Essa resposta me deixou desconcertado e ainda mais curioso sobre a personalidade do vizinho continental. Insisti na minha dúvida e pedi para ele me explicar a razão dessa filosofia de vida. Para ele, tomar um atalho significa abrir mão de conhecer todas as coisas que o caminho mais longo pode proporcionar. “Se eu pegar um atalho, tenho a sensação de que estou perdendo algo extraordinário que está no caminho completo”, afirmou ele. Depois de ouvir essas palavras, fiquei pensando no povoado que o grupo deixou de conhecer por conta da preguiçosa escolha da maioria... Pensei também em todos os atalhos que tomei na vida convicto da minha esperteza por diminuir as distâncias e chegar mais cedo onde quer que fosse. Que tolice! O mais triste é que, não raras vezes, tomamos atalhos não apenas para encurtar distâncias, mas para evitar algum trabalho, fugir de paixões, desviar-se de pessoas no caminho ou simplesmente para contornar pequenos dissabores. O que não se percebe é que, no final das contas, estamos evitando viver ou vivendo menos intensamente, deixando de curtir situações cotidianas que, boas ou ruins, fazem parte da vida e poderiam enriquecer a nossa experiência de uma maneira extraordinária.
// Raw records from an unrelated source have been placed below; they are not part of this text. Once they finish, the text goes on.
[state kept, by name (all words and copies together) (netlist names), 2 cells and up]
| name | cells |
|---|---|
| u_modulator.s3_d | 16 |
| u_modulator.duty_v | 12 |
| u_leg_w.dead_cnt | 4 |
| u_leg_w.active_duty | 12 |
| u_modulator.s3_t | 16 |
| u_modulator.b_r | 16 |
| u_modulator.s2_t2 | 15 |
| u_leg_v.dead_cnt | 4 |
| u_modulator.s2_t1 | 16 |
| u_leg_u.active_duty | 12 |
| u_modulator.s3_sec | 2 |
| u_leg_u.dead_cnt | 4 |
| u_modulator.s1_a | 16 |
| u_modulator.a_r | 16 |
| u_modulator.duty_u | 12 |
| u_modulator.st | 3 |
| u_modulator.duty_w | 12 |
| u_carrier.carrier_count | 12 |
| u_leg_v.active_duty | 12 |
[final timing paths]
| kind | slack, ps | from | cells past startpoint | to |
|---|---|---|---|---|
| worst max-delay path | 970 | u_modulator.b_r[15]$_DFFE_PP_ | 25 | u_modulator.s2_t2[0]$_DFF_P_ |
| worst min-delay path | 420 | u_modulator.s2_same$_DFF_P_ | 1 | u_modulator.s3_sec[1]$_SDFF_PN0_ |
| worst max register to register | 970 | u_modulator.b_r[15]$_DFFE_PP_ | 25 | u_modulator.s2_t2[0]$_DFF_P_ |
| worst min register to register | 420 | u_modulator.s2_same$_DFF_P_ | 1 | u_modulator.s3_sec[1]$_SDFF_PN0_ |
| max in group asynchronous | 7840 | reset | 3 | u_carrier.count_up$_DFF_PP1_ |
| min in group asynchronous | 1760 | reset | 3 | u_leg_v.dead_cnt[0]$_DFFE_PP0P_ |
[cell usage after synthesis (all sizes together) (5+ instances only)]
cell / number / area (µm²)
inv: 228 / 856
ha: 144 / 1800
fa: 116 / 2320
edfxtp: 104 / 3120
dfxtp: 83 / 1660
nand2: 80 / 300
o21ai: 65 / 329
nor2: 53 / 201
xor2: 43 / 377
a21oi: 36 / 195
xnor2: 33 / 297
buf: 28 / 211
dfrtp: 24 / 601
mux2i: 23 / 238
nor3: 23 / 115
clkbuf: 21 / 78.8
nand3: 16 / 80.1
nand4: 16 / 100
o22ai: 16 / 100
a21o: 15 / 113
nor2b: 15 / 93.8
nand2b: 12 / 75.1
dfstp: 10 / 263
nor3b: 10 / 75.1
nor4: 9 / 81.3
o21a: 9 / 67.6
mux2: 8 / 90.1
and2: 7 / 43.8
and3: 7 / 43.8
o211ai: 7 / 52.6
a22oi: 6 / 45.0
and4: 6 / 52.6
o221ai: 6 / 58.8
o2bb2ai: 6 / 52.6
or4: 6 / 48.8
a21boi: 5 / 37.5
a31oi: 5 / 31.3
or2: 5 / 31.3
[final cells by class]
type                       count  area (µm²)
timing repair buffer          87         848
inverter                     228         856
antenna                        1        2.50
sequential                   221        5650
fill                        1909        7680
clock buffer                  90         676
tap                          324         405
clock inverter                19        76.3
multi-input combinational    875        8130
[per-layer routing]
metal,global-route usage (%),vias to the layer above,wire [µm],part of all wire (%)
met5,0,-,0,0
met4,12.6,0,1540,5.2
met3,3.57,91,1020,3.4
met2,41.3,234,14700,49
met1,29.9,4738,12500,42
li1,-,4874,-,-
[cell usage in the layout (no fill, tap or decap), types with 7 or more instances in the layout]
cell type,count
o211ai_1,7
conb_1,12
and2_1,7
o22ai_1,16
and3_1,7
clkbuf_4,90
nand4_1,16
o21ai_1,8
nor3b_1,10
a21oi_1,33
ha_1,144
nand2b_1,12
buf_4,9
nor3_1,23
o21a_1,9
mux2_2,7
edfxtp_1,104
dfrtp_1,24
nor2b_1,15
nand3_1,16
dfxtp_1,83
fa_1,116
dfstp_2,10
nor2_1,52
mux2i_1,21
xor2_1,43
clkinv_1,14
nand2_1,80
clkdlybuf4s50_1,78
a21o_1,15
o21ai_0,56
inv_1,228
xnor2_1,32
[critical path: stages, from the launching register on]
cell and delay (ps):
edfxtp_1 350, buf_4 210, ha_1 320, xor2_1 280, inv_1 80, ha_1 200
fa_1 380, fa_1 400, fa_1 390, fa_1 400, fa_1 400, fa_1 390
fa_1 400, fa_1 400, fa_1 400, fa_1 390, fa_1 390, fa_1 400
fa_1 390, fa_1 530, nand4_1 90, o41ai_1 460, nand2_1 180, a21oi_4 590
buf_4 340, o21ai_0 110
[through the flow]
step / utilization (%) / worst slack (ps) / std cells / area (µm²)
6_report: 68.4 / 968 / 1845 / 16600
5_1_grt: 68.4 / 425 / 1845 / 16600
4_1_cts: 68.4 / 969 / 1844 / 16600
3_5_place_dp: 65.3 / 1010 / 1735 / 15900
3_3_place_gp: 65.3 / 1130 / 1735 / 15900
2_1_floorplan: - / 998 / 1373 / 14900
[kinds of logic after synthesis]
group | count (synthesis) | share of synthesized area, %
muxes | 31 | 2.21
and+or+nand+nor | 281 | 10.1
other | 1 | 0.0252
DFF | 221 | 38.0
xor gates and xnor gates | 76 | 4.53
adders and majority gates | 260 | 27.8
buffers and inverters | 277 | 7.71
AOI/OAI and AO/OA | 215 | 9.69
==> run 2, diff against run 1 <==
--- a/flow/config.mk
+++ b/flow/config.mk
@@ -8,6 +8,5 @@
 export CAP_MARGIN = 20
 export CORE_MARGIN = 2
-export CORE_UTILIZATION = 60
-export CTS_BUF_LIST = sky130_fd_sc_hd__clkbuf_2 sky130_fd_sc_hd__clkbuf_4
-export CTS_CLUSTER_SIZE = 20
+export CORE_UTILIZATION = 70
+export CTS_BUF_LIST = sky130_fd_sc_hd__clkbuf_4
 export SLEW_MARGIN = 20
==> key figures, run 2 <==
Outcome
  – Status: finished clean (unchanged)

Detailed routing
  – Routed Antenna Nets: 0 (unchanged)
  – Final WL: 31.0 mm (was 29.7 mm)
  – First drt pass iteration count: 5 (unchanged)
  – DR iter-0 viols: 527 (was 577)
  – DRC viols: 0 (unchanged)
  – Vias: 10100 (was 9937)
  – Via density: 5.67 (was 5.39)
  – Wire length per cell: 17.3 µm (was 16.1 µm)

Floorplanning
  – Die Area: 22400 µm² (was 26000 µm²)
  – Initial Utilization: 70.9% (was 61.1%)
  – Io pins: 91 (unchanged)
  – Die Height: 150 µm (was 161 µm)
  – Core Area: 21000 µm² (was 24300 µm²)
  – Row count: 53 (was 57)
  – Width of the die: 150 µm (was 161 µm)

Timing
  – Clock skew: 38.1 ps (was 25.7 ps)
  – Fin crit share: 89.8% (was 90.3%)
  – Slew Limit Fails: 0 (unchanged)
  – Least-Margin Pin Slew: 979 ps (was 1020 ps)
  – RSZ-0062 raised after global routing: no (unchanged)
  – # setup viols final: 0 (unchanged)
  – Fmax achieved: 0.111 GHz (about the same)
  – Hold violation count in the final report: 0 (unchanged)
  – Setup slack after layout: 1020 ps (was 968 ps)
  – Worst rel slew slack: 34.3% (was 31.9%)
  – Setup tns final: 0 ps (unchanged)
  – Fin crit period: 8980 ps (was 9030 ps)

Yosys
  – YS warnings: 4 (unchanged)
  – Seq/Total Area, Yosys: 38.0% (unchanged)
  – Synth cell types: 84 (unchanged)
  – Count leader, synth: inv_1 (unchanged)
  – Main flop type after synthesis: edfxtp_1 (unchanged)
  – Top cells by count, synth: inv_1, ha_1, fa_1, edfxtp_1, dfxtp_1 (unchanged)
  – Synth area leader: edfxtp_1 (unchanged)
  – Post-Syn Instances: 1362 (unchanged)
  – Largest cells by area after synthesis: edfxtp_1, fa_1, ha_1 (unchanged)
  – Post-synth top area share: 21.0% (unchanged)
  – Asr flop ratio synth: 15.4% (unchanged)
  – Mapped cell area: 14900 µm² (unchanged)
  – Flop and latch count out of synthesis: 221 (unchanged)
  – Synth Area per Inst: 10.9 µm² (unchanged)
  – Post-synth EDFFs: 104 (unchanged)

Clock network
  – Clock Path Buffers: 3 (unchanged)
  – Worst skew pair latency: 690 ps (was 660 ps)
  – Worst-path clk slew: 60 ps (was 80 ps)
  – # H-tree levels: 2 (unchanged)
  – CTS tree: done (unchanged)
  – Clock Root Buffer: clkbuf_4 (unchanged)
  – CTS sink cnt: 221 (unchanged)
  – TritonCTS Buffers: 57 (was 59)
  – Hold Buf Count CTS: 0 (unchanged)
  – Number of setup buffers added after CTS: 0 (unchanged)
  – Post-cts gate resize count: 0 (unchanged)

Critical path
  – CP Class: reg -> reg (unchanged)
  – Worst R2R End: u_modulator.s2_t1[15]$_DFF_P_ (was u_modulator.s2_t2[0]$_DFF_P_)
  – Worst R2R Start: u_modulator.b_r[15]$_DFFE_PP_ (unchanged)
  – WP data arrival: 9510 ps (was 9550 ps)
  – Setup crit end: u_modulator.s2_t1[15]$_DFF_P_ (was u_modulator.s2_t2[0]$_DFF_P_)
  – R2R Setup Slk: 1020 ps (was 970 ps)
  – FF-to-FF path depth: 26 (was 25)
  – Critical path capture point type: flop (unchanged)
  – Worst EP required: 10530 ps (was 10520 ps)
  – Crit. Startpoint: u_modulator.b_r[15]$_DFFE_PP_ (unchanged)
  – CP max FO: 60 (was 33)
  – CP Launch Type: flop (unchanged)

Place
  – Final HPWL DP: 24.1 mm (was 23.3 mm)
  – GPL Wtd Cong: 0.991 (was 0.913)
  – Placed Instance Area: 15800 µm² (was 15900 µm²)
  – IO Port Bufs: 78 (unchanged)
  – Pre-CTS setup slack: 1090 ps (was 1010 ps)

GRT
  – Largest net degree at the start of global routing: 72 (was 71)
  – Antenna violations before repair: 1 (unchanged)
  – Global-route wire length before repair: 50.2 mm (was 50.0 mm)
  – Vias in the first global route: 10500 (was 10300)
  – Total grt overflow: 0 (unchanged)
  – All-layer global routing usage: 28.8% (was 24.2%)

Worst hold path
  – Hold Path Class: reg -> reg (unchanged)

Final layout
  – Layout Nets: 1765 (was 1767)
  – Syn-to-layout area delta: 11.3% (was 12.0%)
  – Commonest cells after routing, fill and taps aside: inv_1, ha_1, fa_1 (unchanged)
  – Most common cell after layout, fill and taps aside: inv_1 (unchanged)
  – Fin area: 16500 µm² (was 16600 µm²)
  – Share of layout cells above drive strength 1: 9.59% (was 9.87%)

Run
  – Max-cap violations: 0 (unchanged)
Segui caminhando ao lado do Wayne. À medida que ia conhecendo-o, mais fascinado ficava com a sua história. Apesar de já ter 70 anos, Wayne, com passos lentos, mas sempre firmes, acompanhava o grupo de jovens com uma vitalidade incrível. No segundo dia de caminhada, a expectativa seria subir o cânion em três horas. Wendy completou o percurso a pé em três horas e dez minutos, enquanto alguns jovens do grupo tinham optado por contratar o transporte de mulas para não precisar encarar a empreitada! Com tanta disposição, imaginei que Wayne seria um “bon vivant”, aquele tipo Zé Carioca, bem conhecido dos brasileiros, que nunca se estressa com o trabalho e só desfruta da vida. Ledo engano. Wayne me contou que sempre trabalhou além da conta, mais de oito horas por dia. “Eu tive quatro filhos ainda jovem e era autônomo, sempre precisei trabalhar muito para sustentar a família”. Num país como o Brasil, onde uma unha encravada já encoraja pessoas de caráter duvidoso e pouco afeitas ao trabalho a pretender se encostar na previdência, o exemplo do ianque é um tesouro. Porque precisou trabalhar e cuidar da família, Wayne teve poucas oportunidades para viajar na vida. Agora, aposentado, começou a empreender aventuras pelo mundo. E sozinho, já que é divorciado. Esse foi outro aspecto notável da sua figura! Sem nenhuma mágoa aparente, fez questão de frisar que a separação foi uma opção da mulher: “Ela preferiu assim, o que se pode fazer?” Por pouco não conheci esse sujeito ímpar, já que, no ano passado, ele teve complicações em decorrência de uma cirurgia no olho e quase morreu. No entanto, a vontade de viver foi maior que o medo da morte.

No final do passeio, perguntei a ele se estava muito cansado. Ele disse que sim, mas mesmo assim estava ansioso para começar outro desafio na sequência, a trilha tradicional de Machu Picchu, uma caminhada de quatro ou cinco dias.

Wayne Gilchrist, 70 anos, divorciado, pai de quatro filhos, um homem que aproveitou de verdade a sua vida dedicando-se à família e ao trabalho. Hoje, mesmo sozinho e já idoso, não tem receio de embarcar em aventuras mundo afora sem atalhos. Que bom! Não fosse esse espírito tão livre e corajoso, provavelmente eu não teria tido o privilégio de conhecer uma pessoa que, por sua simplicidade, é tão inspiradora!